Work task: Please copy out the records that follow exactly as they stand.

(Stored items)
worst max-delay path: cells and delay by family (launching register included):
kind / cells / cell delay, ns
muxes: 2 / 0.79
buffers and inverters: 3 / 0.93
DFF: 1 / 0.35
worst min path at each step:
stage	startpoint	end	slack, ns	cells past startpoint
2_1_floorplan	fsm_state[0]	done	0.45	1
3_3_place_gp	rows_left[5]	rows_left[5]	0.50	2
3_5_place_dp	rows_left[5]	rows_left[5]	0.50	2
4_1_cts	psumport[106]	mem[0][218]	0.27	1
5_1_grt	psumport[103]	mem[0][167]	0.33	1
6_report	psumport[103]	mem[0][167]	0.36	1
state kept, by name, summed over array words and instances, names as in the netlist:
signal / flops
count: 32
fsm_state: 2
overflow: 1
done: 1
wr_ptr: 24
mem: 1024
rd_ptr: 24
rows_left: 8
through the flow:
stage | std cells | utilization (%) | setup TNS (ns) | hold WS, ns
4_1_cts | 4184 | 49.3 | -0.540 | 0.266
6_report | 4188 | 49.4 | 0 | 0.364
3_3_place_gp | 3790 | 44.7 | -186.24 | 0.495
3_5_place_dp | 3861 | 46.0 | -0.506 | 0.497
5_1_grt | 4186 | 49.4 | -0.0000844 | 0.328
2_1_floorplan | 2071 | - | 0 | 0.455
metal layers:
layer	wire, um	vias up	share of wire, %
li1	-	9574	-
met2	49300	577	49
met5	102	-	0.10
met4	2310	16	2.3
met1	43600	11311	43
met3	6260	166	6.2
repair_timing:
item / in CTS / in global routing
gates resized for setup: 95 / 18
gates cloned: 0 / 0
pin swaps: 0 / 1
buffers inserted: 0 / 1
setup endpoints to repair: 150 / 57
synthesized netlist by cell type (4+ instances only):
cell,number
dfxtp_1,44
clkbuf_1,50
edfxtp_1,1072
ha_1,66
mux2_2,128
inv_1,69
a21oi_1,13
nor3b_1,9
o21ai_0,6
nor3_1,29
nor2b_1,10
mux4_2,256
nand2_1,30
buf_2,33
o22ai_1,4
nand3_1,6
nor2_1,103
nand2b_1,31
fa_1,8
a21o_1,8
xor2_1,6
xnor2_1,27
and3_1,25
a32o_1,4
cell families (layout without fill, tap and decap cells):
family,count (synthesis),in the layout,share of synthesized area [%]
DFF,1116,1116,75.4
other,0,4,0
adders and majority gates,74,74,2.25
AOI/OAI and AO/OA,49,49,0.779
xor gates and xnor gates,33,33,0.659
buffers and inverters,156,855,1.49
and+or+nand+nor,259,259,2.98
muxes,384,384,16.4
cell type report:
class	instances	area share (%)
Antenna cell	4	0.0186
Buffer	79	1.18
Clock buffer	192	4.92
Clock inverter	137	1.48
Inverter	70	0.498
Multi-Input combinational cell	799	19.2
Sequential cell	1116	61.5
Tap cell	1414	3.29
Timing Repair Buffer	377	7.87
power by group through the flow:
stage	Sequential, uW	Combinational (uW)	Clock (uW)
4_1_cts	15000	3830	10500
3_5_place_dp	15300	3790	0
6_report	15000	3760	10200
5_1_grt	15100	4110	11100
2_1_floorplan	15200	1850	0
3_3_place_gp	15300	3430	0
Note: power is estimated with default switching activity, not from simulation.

Result of the exercise:
worst max-delay path: cells and delay by family (launching register included):
kind / cells / cell delay, ns
muxes: 2 / 0.79
buffers and inverters: 3 / 0.93
DFF: 1 / 0.35
worst min path at each step:
stage	startpoint	end	slack, ns	cells past startpoint
2_1_floorplan	fsm_state[0]	done	0.45	1
3_3_place_gp	rows_left[5]	rows_left[5]	0.50	2
3_5_place_dp	rows_left[5]	rows_left[5]	0.50	2
4_1_cts	psumport[106]	mem[0][218]	0.27	1
5_1_grt	psumport[103]	mem[0][167]	0.33	1
6_report	psumport[103]	mem[0][167]	0.36	1
state kept, by name, summed over array words and instances, names as in the netlist:
signal / flops
count: 32
fsm_state: 2
overflow: 1
done: 1
wr_ptr: 24
mem: 1024
rd_ptr: 24
rows_left: 8
through the flow:
stage | std cells | utilization (%) | setup TNS (ns) | hold WS, ns
4_1_cts | 4184 | 49.3 | -0.540 | 0.266
6_report | 4188 | 49.4 | 0 | 0.364
3_3_place_gp | 3790 | 44.7 | -186.24 | 0.495
3_5_place_dp | 3861 | 46.0 | -0.506 | 0.497
5_1_grt | 4186 | 49.4 | -0.0000844 | 0.328
2_1_floorplan | 2071 | - | 0 | 0.455
metal layers:
layer	wire, um	vias up	share of wire, %
li1	-	9574	-
met2	49300	577	49
met5	102	-	0.10
met4	2310	16	2.3
met1	43600	11311	43
met3	6260	166	6.2
repair_timing:
item / in CTS / in global routing
gates resized for setup: 95 / 18
gates cloned: 0 / 0
pin swaps: 0 / 1
buffers inserted: 0 / 1
setup endpoints to repair: 150 / 57
synthesized netlist by cell type (4+ instances only):
cell,number
dfxtp_1,44
clkbuf_1,50
edfxtp_1,1072
ha_1,66
mux2_2,128
inv_1,69
a21oi_1,13
nor3b_1,9
o21ai_0,6
nor3_1,29
nor2b_1,10
mux4_2,256
nand2_1,30
buf_2,33
o22ai_1,4
nand3_1,6
nor2_1,103
nand2b_1,31
fa_1,8
a21o_1,8
xor2_1,6
xnor2_1,27
and3_1,25
a32o_1,4
cell families (layout without fill, tap and decap cells):
family,count (synthesis),in the layout,share of synthesized area [%]
DFF,1116,1116,75.4
other,0,4,0
adders and majority gates,74,74,2.25
AOI/OAI and AO/OA,49,49,0.779
xor gates and xnor gates,33,33,0.659
buffers and inverters,156,855,1.49
and+or+nand+nor,259,259,2.98
muxes,384,384,16.4
cell type report:
class	instances	area share (%)
Antenna cell	4	0.0186
Buffer	79	1.18
Clock buffer	192	4.92
Clock inverter	137	1.48
Inverter	70	0.498
Multi-Input combinational cell	799	19.2
Sequential cell	1116	61.5
Tap cell	1414	3.29
Timing Repair Buffer	377	7.87
power by group through the flow:
stage	Sequential, uW	Combinational (uW)	Clock (uW)
4_1_cts	15000	3830	10500
3_5_place_dp	15300	3790	0
6_report	15000	3760	10200
5_1_grt	15100	4110	11100
2_1_floorplan	15200	1850	0
3_3_place_gp	15300	3430	0
Note: power is estimated with default switching activity, not from simulation.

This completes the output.